(Saved entries)
==> config.mk <==
export PLATFORM = sky130hd
export DESIGN_NAME = mbist_march_top
export DESIGN_NICKNAME = d
export VERILOG_FILES = /design/src/rtl/mbist_pkg.sv /design/src/rtl/mbist_addr_gen.sv /design/src/rtl/mbist_fail_capture.sv /design/src/rtl/mbist_seq_fsm.sv /design/src/rtl/mbist_march_top.sv
export SDC_FILE = /design/constraint.sdc
export NUM_CORES = 1
export LEC_CHECK = 0
export ABC_AREA = 1
export BUFFER_PORTS_ARGS = -buffer_cell sky130_fd_sc_hd__buf_2
export CAP_MARGIN = 10
export CORE_ASPECT_RATIO = 1.2
export CORE_UTILIZATION = 40
export CTS_CLUSTER_SIZE = 10
export DETAILED_ROUTE_END_ITERATION = 12
export PLACE_DENSITY_LB_ADDON = 0.2
export SLEW_MARGIN = 20
export SYNTH_ARGS = -nofsm -noshare
export SYNTH_HDL_FRONTEND = slang
export SYNTH_SLANG_ARGS = --single-unit
==> constraint.sdc <==
create_clock -name clk -period 2.6 [get_ports clk]
set_clock_uncertainty 0.15 [all_clocks]
set_input_delay 0.26 -clock clk [delete_from_list [all_inputs] [get_ports clk]]
set_output_delay 0.26 -clock clk [all_outputs]
set_load 0.02 [all_outputs]
==> src/rtl/mbist_pkg.sv <==
package mbist_pkg;

  localparam int DATA_W    = 8;
  localparam int ELEM_W    = 4;
  localparam int NUM_ELEMS = 15;
  localparam logic [ELEM_W-1:0] LAST_ELEM = ELEM_W'(NUM_ELEMS - 1);

  typedef logic [DATA_W-1:0] word_t;
  typedef logic [ELEM_W-1:0] elem_t;

  typedef enum logic [1:0] {
    ST_IDLE,
    ST_RD,
    ST_CMP,
    ST_WR
  } mb_state_e;

  // Address order of an element: 1 = upward, 0 = downward
  function automatic logic elem_up(elem_t e);
    case (e)
      4'd3, 4'd4, 4'd5, 4'd7, 4'd9, 4'd11, 4'd13: elem_up = 1'b0;
      default:                                    elem_up = 1'b1;
    endcase
  endfunction

  // Word expected on the read of an element
  function automatic word_t elem_rexp(elem_t e);
    case (e)
      4'd2, 4'd4:         elem_rexp = 8'hFF;
      4'd6, 4'd8:         elem_rexp = 8'h55;
      4'd7:               elem_rexp = 8'hAA;
      4'd9, 4'd11:        elem_rexp = 8'h33;
      4'd10:              elem_rexp = 8'hCC;
      4'd12, 4'd14:       elem_rexp = 8'h0F;
      4'd13:              elem_rexp = 8'hF0;
      default:            elem_rexp = 8'h00;
    endcase
  endfunction

  // Word written by an element
  function automatic word_t elem_wdat(elem_t e);
    case (e)
      4'd1, 4'd3:         elem_wdat = 8'hFF;
      4'd5, 4'd7:         elem_wdat = 8'h55;
      4'd6:               elem_wdat = 8'hAA;
      4'd8, 4'd10:        elem_wdat = 8'h33;
      4'd9:               elem_wdat = 8'hCC;
      4'd11, 4'd13:       elem_wdat = 8'h0F;
      4'd12:              elem_wdat = 8'hF0;
      default:            elem_wdat = 8'h00;
    endcase
  endfunction

  function automatic logic elem_has_rd(elem_t e);
    elem_has_rd = (e != '0);
  endfunction

  function automatic logic elem_has_wr(elem_t e);
    elem_has_wr = (e != LAST_ELEM);
  endfunction

endpackage

==> src/rtl/mbist_addr_gen.sv <==
module mbist_addr_gen #(
  parameter int ADDR_W = 10
) (
  input  logic              clk,
  input  logic              rst,
  input  logic              load,
  input  logic              load_up,
  input  logic              step,
  input  logic              dir_up,
  output logic [ADDR_W-1:0] addr,
  output logic              last
);

  localparam logic [ADDR_W-1:0] ADDR_MAX = '1;

  always_ff @(posedge clk) begin
    if (rst) begin
      addr <= '0;
    end else if (load) begin
      addr <= load_up ? '0 : ADDR_MAX;
    end else if (step) begin
      addr <= dir_up ? addr + 1'b1 : addr - 1'b1;
    end
  end

  assign last = dir_up ? (addr == ADDR_MAX) : (addr == '0);

endmodule

==> src/rtl/mbist_fail_capture.sv <==
module mbist_fail_capture
  import mbist_pkg::*;
#(
  parameter int ADDR_W = 10
) (
  input  logic              clk,
  input  logic              rst,
  input  logic              clear,
  input  logic              cmp_en,
  input  word_t             exp_word,
  input  word_t             obs_word,
  input  logic [ADDR_W-1:0] addr,
  input  elem_t             elem,
  output logic              mismatch,
  output logic              fail,
  output logic [ADDR_W-1:0] fail_addr,
  output elem_t             fail_elem,
  output word_t             fail_exp,
  output word_t             fail_obs
);

  assign mismatch = cmp_en && (obs_word != exp_word);

  always_ff @(posedge clk) begin
    if (rst || clear) begin
      fail      <= 1'b0;
      fail_addr <= '0;
      fail_elem <= '0;
      fail_exp  <= '0;
      fail_obs  <= '0;
    end else if (mismatch && !fail) begin
      fail      <= 1'b1;
      fail_addr <= addr;
      fail_elem <= elem;
      fail_exp  <= exp_word;
      fail_obs  <= obs_word;
    end
  end

endmodule

==> src/rtl/mbist_seq_fsm.sv <==
module mbist_seq_fsm
  import mbist_pkg::*;
(
  input  logic  clk,
  input  logic  rst,
  input  logic  start,
  input  logic  last,
  input  logic  mismatch,
  output logic  load,
  output logic  load_up,
  output logic  step,
  output logic  dir_up,
  output logic  accept,
  output logic  cmp_en,
  output logic  mem_we,
  output logic  mem_re,
  output word_t wdata,
  output word_t exp_word,
  output elem_t elem,
  output logic  busy,
  output logic  done
);

  mb_state_e state;
  elem_t     elem_nx;

  assign elem_nx  = elem + 1'b1;
  assign accept   = (state == ST_IDLE) && start;
  assign dir_up   = elem_up(elem);
  assign load     = accept || ((state == ST_WR) && last);
  assign load_up  = accept ? 1'b1 : elem_up(elem_nx);
  assign step     = ((state == ST_WR) && !last) ||
                    ((state == ST_CMP) && !mismatch && !elem_has_wr(elem) && !last);
  assign cmp_en   = (state == ST_CMP);
  assign mem_we   = (state == ST_WR);
  assign mem_re   = (state == ST_RD);
  assign wdata    = elem_wdat(elem);
  assign exp_word = elem_rexp(elem);
  assign busy     = (state != ST_IDLE);

  always_ff @(posedge clk) begin
    if (rst) begin
      state <= ST_IDLE;
      elem  <= '0;
      done  <= 1'b0;
    end else begin
      case (state)
        ST_IDLE: begin
          if (start) begin
            state <= ST_WR;
            elem  <= '0;
            done  <= 1'b0;
          end
        end
        ST_RD: state <= ST_CMP;
        ST_CMP: begin
          if (mismatch) begin
            state <= ST_IDLE;
            done  <= 1'b1;
          end else if (elem_has_wr(elem)) begin
            state <= ST_WR;
          end else if (last) begin
            state <= ST_IDLE;
            done  <= 1'b1;
          end else begin
            state <= ST_RD;
          end
        end
        ST_WR: begin
          if (last) begin
            elem  <= elem_nx;
            state <= ST_RD;
          end else begin
            state <= elem_has_rd(elem) ? ST_RD : ST_WR;
          end
        end
        default: state <= ST_IDLE;
      endcase
    end
  end

endmodule

==> src/rtl/mbist_march_top.sv <==
module mbist_march_top
  import mbist_pkg::*;
#(
  parameter int ADDR_W = 10
) (
  input  logic              clk,
  input  logic              rst,
  input  logic              start,
  output logic [ADDR_W-1:0] mem_addr,
  output logic [7:0]        mem_wdata,
  output logic              mem_we,
  output logic              mem_re,
  input  logic [7:0]        mem_rdata,
  output logic              busy,
  output logic              done,
  output logic              fail,
  output logic [ADDR_W-1:0] fail_addr,
  output logic [3:0]        fail_elem,
  output logic [7:0]        fail_exp,
  output logic [7:0]        fail_obs
);

  logic  load, load_up, step, dir_up, last, accept, cmp_en, mismatch;
  word_t exp_word;
  elem_t elem;

  mbist_addr_gen #(.ADDR_W(ADDR_W)) u_addr (
    .clk     (clk),
    .rst     (rst),
    .load    (load),
    .load_up (load_up),
    .step    (step),
    .dir_up  (dir_up),
    .addr    (mem_addr),
    .last    (last)
  );

  mbist_seq_fsm u_fsm (
    .clk      (clk),
    .rst      (rst),
    .start    (start),
    .last     (last),
    .mismatch (mismatch),
    .load     (load),
    .load_up  (load_up),
    .step     (step),
    .dir_up   (dir_up),
    .accept   (accept),
    .cmp_en   (cmp_en),
    .mem_we   (mem_we),
    .mem_re   (mem_re),
    .wdata    (mem_wdata),
    .exp_word (exp_word),
    .elem     (elem),
    .busy     (busy),
    .done     (done)
  );

  mbist_fail_capture #(.ADDR_W(ADDR_W)) u_cap (
    .clk       (clk),
    .rst       (rst),
    .clear     (accept),
    .cmp_en    (cmp_en),
    .exp_word  (exp_word),
    .obs_word  (mem_rdata),
    .addr      (mem_addr),
    .elem      (elem),
    .mismatch  (mismatch),
    .fail      (fail),
    .fail_addr (fail_addr),
    .fail_elem (fail_elem),
    .fail_exp  (fail_exp),
    .fail_obs  (fail_obs)
  );

endmodule

==> results of run 1 <==
[synth_stat cells]
cell	instances	share of area (%)
nand2_1	86	9.8
dfxtp_1	64	39
inv_1	58	6.6
a21oi_1	46	7.0
o21ai_0	45	6.8
nor2_1	43	4.9
ha_1	18	6.8
nand3_1	18	2.7
xor2_1	16	4.2
clkbuf_1	11	1.2
nand2_2	9	1.7
nand3_2	4	1.2
nand4_1	3	0.57
a21o_1	2	0.45
buf_6	2	0.68
clkinv_1	2	0.23
inv_2	2	0.23
nand3_4	2	1.1
nand3b_1	2	0.45
nor3_1	2	0.30
o21bai_1	2	0.45
xnor2_1	2	0.53
a21boi_0	1	0.23
a21oi_2	1	0.26
and2_0	1	0.19
fa_1	1	0.61
inv_6	1	0.26
nand2_4	1	0.34
nand2_8	1	0.61
nor2_2	1	0.19
nor2_4	1	0.34
o21ai_1	1	0.15
or2_0	1	0.19
[through the flow]
step	cell area (sq um)	std cells	TNS [ns]	hold WS [ns]	setup slack [ns]
after global placement	3820	607	0	0.277	0.0647
after CTS	4010	623	0	0.0127	0.0112
after detailed placement	3820	607	-0.177	0.282	-0.0525
after floorplan	3320	450	0	0.179	0.0107
final	4180	629	0	0.0360	0.0627
after global routing	4180	629	-0.440	0.0511	-0.0485
[repair_timing]
action	CTS	global route
resized for setup	2	37
pin swaps	1	18
endpoints found under the setup margin	7	20
setup buffers	0	6
hold endpoints to repair	0	0
[metal layers]
layer / global-route usage [%] / vias to the layer above
met5: 0 / -
met4: 7.82 / 0
met3: 2.93 / 11
met2: 29.7 / 56
met1: 25.1 / 1331
li1: - / 1597
[worst max-delay path: stages, from the launching register on]
cell	delay (ns)
dfxtp_4	0.39
inv_1	0.08
ha_4	0.17
o21ai_2	0.14
buf_4	0.13
a21oi_4	0.06
buf_4	0.17
ha_1	0.31
a21o_1	0.19
o21ai_0	0.17
nand4_1	0.15
xnor2_1	0.15
a21oi_1	0.13
nor2_1	0.05
[sequential cells by signal, indices dropped and copies added, names as in the netlist]
name and cells:
u_cap.fail 1, u_cap.fail_addr 10, u_cap.fail_exp 8, u_fsm.wdata 8, u_cap.fail_obs 8, u_fsm.exp_word 8
u_fsm.elem 4, u_addr.addr 10, u_cap.fail_elem 4, u_fsm.done 1, u_fsm.state 2
[kinds of logic after synthesis]
group,count (synthesis)
AO/OA/AOI/OAI,98
buffers and inverters,76
AND/OR/NAND/NOR,175
flip-flops,64
XOR/XNOR,18
adder cells (fa/ha/maj),19
[path summary, 6_finish.rpt]
| kind | from | end | slack [ns] | depth (start not counted) |
|---|---|---|---|---|
| max | u_fsm.elem[0] | u_addr.addr[9] | 0.06 | 13 |
| max reg2reg | u_fsm.elem[0] | u_addr.addr[9] | 0.06 | 13 |
| min reg2reg | u_cap.fail_addr[9] | u_cap.fail_addr[9] | 0.29 | 2 |
| min | rst | u_fsm.done | 0.04 | 2 |
[final cells by class]
type                            count  area share, %
Inverter                           63           5.90
Multi-Input combinational cell    310           44.4
Timing Repair Buffer               84           11.8
Sequential cell                    64           30.8
Clock buffer                       10           3.29
Clock inverter                      6           1.05
Tap cell                           92           2.75
[power by group]
| group | internal, mW | switching (mW) |
|---|---|---|
| Sequential | 1.17 | 0.131 |
| Combinational | 0.538 | 0.906 |
| Clock | 0.375 | 0.417 |
| Total | 2.08 | 1.45 |
==> qor.txt, run 1 <==
status: finished, final reports clean
Top-Level Pins: 64
Worst Path Max Fanout: 6
Cell Area, Synth: 3310 sq um
area grow syn2layout: 26.4%
Synth Area in Compound Gates: 15.3%
number of global-route vias before repair: 2752
CTS Buf Count: 9
CTS Sinks: 64
Synth Area in Simple Gates: 24.5%
die area: 8640 sq um
#FFs+latches synth: 64
Worst Setup Path Type: flop to flop
post-synthesis mux area share: 0%
Die W: 85 microns
Worst VDD drop: 0.286 mV
endpoints failing hold: 0
f_max: 394 MHz
Pre-antenna DRT Iters: 4
Clock Path Buffers: 2
highest routed metal layer: met4
wl on met1: 3.81 mm
Yosys cell types: 33
adder-cell share of the synthesized area: 7.42%
met2 routed WL: 3.51 mm
RSZ-0062 raised after global routing: true
TritonCTS clock tree: done
sequential share of the synthesized area: 38.7%
Pwr Density: 846 nW/um^2
slew margin rel.: 74.6%
Pins Over Slew Limit: 0
WL met3: 281 microns
Worst-Margin Slew: 0.380 ns
critical path startpoint category: flop
Multi-input gate area: 1860 sq um
Critical Path Sink Type: flop
fin nets: 562
Final min period: 2.54 ns
Critical Path RT: 2.69 ns
initial core utilization: 42.2%
Std-Cell Rows: 35
DP HPWL: 5.61 mm
Root Buffer: clkbuf_8
final setup fails: 0
Net Count, Synth: 480
Fill cells: 790
utilization after layout: 53.3%
gpl congestion: 0.871
gr usage total: 18.6%
Warnings, synthesis: 0
number of DRC markers in iteration 0: 110
share of cells above drive strength 1: 28.3%
period utilization: 97.6%
H-Tree Depth: 3
Syn Inst Count: 450
pin count of the biggest net entering global routing: 62
post-synthesis xor/xnor area fraction: 4.77%
first-pass GRT wire length: 12.7 mm
arrival time worst endpoint: 2.63 ns
number of vias per cell: 4.76
Syn Area/Cell: 7.35 sq um
register area: 1290 sq um
Post-CTS Hold Buffers: 0
Post-route DRC: 0
Final Total Pwr: 3.53 mW
drt wl/cell: 12.3 microns
HP Class: input port to flop
Ant. Diodes: 0
Clock Pin Slew Worst Setup and Hold Paths: 0.08 ns
core area: 7840 sq um
total number of vias: 2995
IO buf count: 63
Chip Height: 102 microns
commonest non-fill, non-tap cell in the layout: nand2_1
Routed Antenna Nets: 0
total gr overflow: 0
initial antenna violation count: 0
Max-cap violations: 0
largest family of logic cells by synthesized area: simple AND/OR/NAND/NOR gates
clk_lat worst skew: 0.35 ns
static leakage: 2.05 nW
total wire length: 7.72 mm
most frequent cells in the layout: nand2_1, buf_2, dfxtp_1, inv_1, o21ai_0
No activity file was read; power rests on OpenSTA's default activity.
==> run 2: changes to the inputs <==
--- a/config.mk
+++ b/config.mk
@@ -5,7 +5,6 @@
 export SDC_FILE = /design/constraint.sdc
 export NUM_CORES = 1
 export LEC_CHECK = 0
-export ABC_AREA = 1
 export BUFFER_PORTS_ARGS = -buffer_cell sky130_fd_sc_hd__buf_2
 export CAP_MARGIN = 10
 export CORE_ASPECT_RATIO = 1.2
@@ -13,6 +12,7 @@
 export CTS_CLUSTER_SIZE = 10
 export DETAILED_ROUTE_END_ITERATION = 12
 export PLACE_DENSITY_LB_ADDON = 0.2
+export RECOVER_POWER = 100
 export SLEW_MARGIN = 20
 export SYNTH_ARGS = -nofsm -noshare
 export SYNTH_HDL_FRONTEND = slang
==> qor.txt, run 2 <==
slew margin rel.: 57.7% (-17 points)
number of DRC markers in iteration 0: 107 (-2.7%)
Std-Cell Rows: 36 (+2.9%)
failing checks: negative setup slack
commonest non-fill, non-tap cell in the layout: buf_4
Top-Level Pins: 64 (unchanged)
f_max: 339 MHz (-14%)
async set or reset register ratio after synthesis: 0% (unchanged)
Yosys cell types: 59 (+79%)
final setup fails: 26 (+26)
total gr overflow: 0 (unchanged)
Warnings, synthesis: 0 (unchanged)
gpl congestion: 0.993 (+14%)
period utilization: 113% (+16 points)
DP Area: 4420 sq um (+16%)
share of cells above drive strength 1: 38.4% (+10 points)
clk_lat worst skew: 0.35 ns (about the same)
Critical Path Sink Type: flop
final worst slack: -0.348 ns (-0.411 ns)
TritonCTS clock tree: done
sequential share of the synthesized area: 37.9% (-0.83 points)
Setup TNS Final: -6.02 ns (-6.02 ns)
Post-CTS Hold Buffers: 0 (unchanged)
Net Count, Synth: 410 (-15%)
Clock Path Buffers: 2 (unchanged)
Final min period: 2.95 ns (+0.411 ns)
Ant. Diodes: 0 (unchanged)
Root Buffer: clkbuf_8
arrival time worst endpoint: 3.02 ns (+0.39 ns)
H-Tree Depth: 3 (unchanged)
static leakage: 1.99 nW (-2.9%)
Die W: 85.9 microns (+1.1%)
Synth top cells by count: nor2_1, dfxtp_1, mux2i_1
Syn Area/Cell: 8.89 sq um (+21%)
most common cell in the netlist: nor2_1
Yosys top cell area share: 37.9% (-0.83 points)
first-pass GRT wire length: 15.3 mm (+20%)
Worst-Margin Slew: 0.634 ns (+0.253 ns)
CTS Buf Count: 9 (unchanged)
status: complete, but fails checks
worst hold slack: 0.0290 ns (-0.00701 ns)
Final Total Pwr: 2.58 mW (-27%)
RSZ-0062 raised after global routing: true
Clock Pin Slew Worst Setup and Hold Paths: 0.08 ns (about the same)
endpoints failing hold: 0 (unchanged)
total number of vias: 3343 (+12%)
Area contributors post-synth: dfxtp_1, mux2i_1, nor2_1, ha_1, xnor2_1
Syn Inst Count: 380 (-16%)
gr usage total: 22.5% (+3.8 points)
Post-route DRC: 0 (unchanged)
#FFs+latches synth: 64 (unchanged)
Pre-antenna DRT Iters: 4 (unchanged)
IO buf count: 63 (unchanged)
Post-synth top flop: dfxtp_1
Max-cap violations: 0 (unchanged)
Chip Height: 103 microns (+1.1%)
total wire length: 9.91 mm (+28%)
core area: 8150 sq um (+4.0%)
number of vias per cell: 5.20 (+9.2%)
initial antenna violation count: 0 (unchanged)
DP HPWL: 6.86 mm (+22%)
Pins Over Slew Limit: 0 (unchanged)
number of enable flip-flop cells after synthesis: 0 (unchanged)
most frequent cells in the layout: buf_4, nor2_1, dfxtp_1, clkbuf_1, mux2i_1
die area: 8820 sq um (+2.2%)
Cell Area, Synth: 3380 sq um (+2.2%)
Pwr Density: 502 nW/um^2 (-41%)
Worst Setup Path Type: flop to flop
critical path startpoint category: flop
pin count of the biggest net entering global routing: 33 (-47%)
number of global-route vias before repair: 3259 (+18%)
HP Class: input port to flop
Routed Antenna Nets: 0 (unchanged)
Worst VDD drop: 0.250 mV (-13%)
area grow syn2layout: 52.5%
fin nets: 554 (-1.4%)
initial core utilization: 41.5% (-0.73 points)
Largest regs: u_addr.addr (10), u_cap.fail_addr (10)
Worst Path Max Fanout: 7 (+1)
post-synth top area cell: dfxtp_1
Finished Cell Area: 5150 sq um (+23%)
drt wl/cell: 15.4 microns (+26%)
Critical Path RT: 2.67 ns (-0.02 ns)
CTS Sinks: 64 (unchanged)
utilization after layout: 63.2% (+9.9 points)
[run 2: cell count changes in the layout (fill, tap and decap cells not counted), sizes merged, moves of 6 or more]
cell / before / now
nand2b: 0 / 9
mux2i: 0 / 33
a21oi: 47 / 23
o21ai: 46 / 12
nor2: 45 / 73
nor4: 0 / 6
a211oi: 0 / 16
nand2: 97 / 11
inv: 62 / 13
xor2: 16 / 2
xnor2: 2 / 16
nand3: 24 / 5
clkbuf: 10 / 65
buf: 84 / 97
[run 2: layer usage]
layer	vias to the layer above	part of all wire, %	track usage (%)
met2	98	53	42.4
met5	-	0	0
li1	1630	-	-
met1	1578	39	23.8
met4	0	3.8	11.5
met3	37	3.9	4.24
[run 2: through the flow]
step | setup WS (ns) | cells
6_report | -0.348 | 643
5_1_grt | -0.474 | 643
4_1_cts | -0.208 | 632
3_5_place_dp | -0.437 | 603
3_3_place_gp | -0.405 | 603
2_1_floorplan | -0.322 | 380
[run 2: logic make-up after synthesis]
kind of cell	count (synthesis)	share of synthesized area, %
AND/OR/NAND/NOR	136	19.6
AO/OA/AOI/OAI	75	14.9
flip-flops	64	37.9
multiplexers	37	11.6
buffers and inverters	31	4.04
adder cells (fa/ha/maj)	19	7.26
XOR/XNOR	18	4.66
[run 2: timing repair]
item	CTS	global route
pin swaps	34	24
buffers inserted	14	10
gates resized for setup	41	38
gates cloned	0	1
setup endpoints to repair	26	26
[run 2: path summary, 6_finish.rpt]
path / to / cells past startpoint / from / slack, ns
min reg2reg: u_cap.fail_addr[0] / 2 / u_cap.fail_addr[0] / 0.34
max reg2reg: u_fsm.wdata[2] / 15 / u_fsm.elem[1] / -0.35
max: u_fsm.wdata[2] / 15 / u_fsm.elem[1] / -0.35
min: u_cap.fail_obs[3] / 3 / mem_rdata[3] / 0.03
[run 2: power by group]
part / internal (mW) / leakage [nW] / switching (mW)
Clock: 0.472 / 0.103 / 0.416
Sequential: 1.02 / 0.520 / 0.0353
Combinational: 0.274 / 1.37 / 0.364
[run 2: cell type report]
| type | count | area, sq um |
|---|---|---|
| fillers | 704 | 3000 |
| multi-input cells | 285 | 2420 |
| flip-flops and latches | 64 | 1290 |
| repair buffers | 152 | 1030 |
| well taps | 114 | 143 |
| clock buffers | 10 | 138 |
| clock inverters | 6 | 66.3 |
| inverters | 12 | 62.6 |
[run 2: worst max-delay path, cell delays in order (launching register included)]
cell     delay (ns)
dfxtp_4        0.36
inv_4          0.06
ha_4           0.14
and3b_2        0.22
nor3_4         0.17
buf_6          0.16
mux2i_4        0.29
o21ai_4        0.12
nor2_4         0.13
a31oi_4        0.05
or2_4          0.27
ha_4           0.19
buf_12         0.12
a21oi_4        0.19
buf_6          0.15
a31oi_4        0.03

* Problem statement:
What are the lines above, starting at the one with "DP HPWL: 5.61 mm" and ending at the one with "number of vias per cell: 4.76"? Give them again exactly, and only them.

* Response:
DP HPWL: 5.61 mm
Root Buffer: clkbuf_8
final setup fails: 0
Net Count, Synth: 480
Fill cells: 790
utilization after layout: 53.3%
gpl congestion: 0.871
gr usage total: 18.6%
Warnings, synthesis: 0
number of DRC markers in iteration 0: 110
share of cells above drive strength 1: 28.3%
period utilization: 97.6%
H-Tree Depth: 3
Syn Inst Count: 450
pin count of the biggest net entering global routing: 62
post-synthesis xor/xnor area fraction: 4.77%
first-pass GRT wire length: 12.7 mm
arrival time worst endpoint: 2.63 ns
number of vias per cell: 4.76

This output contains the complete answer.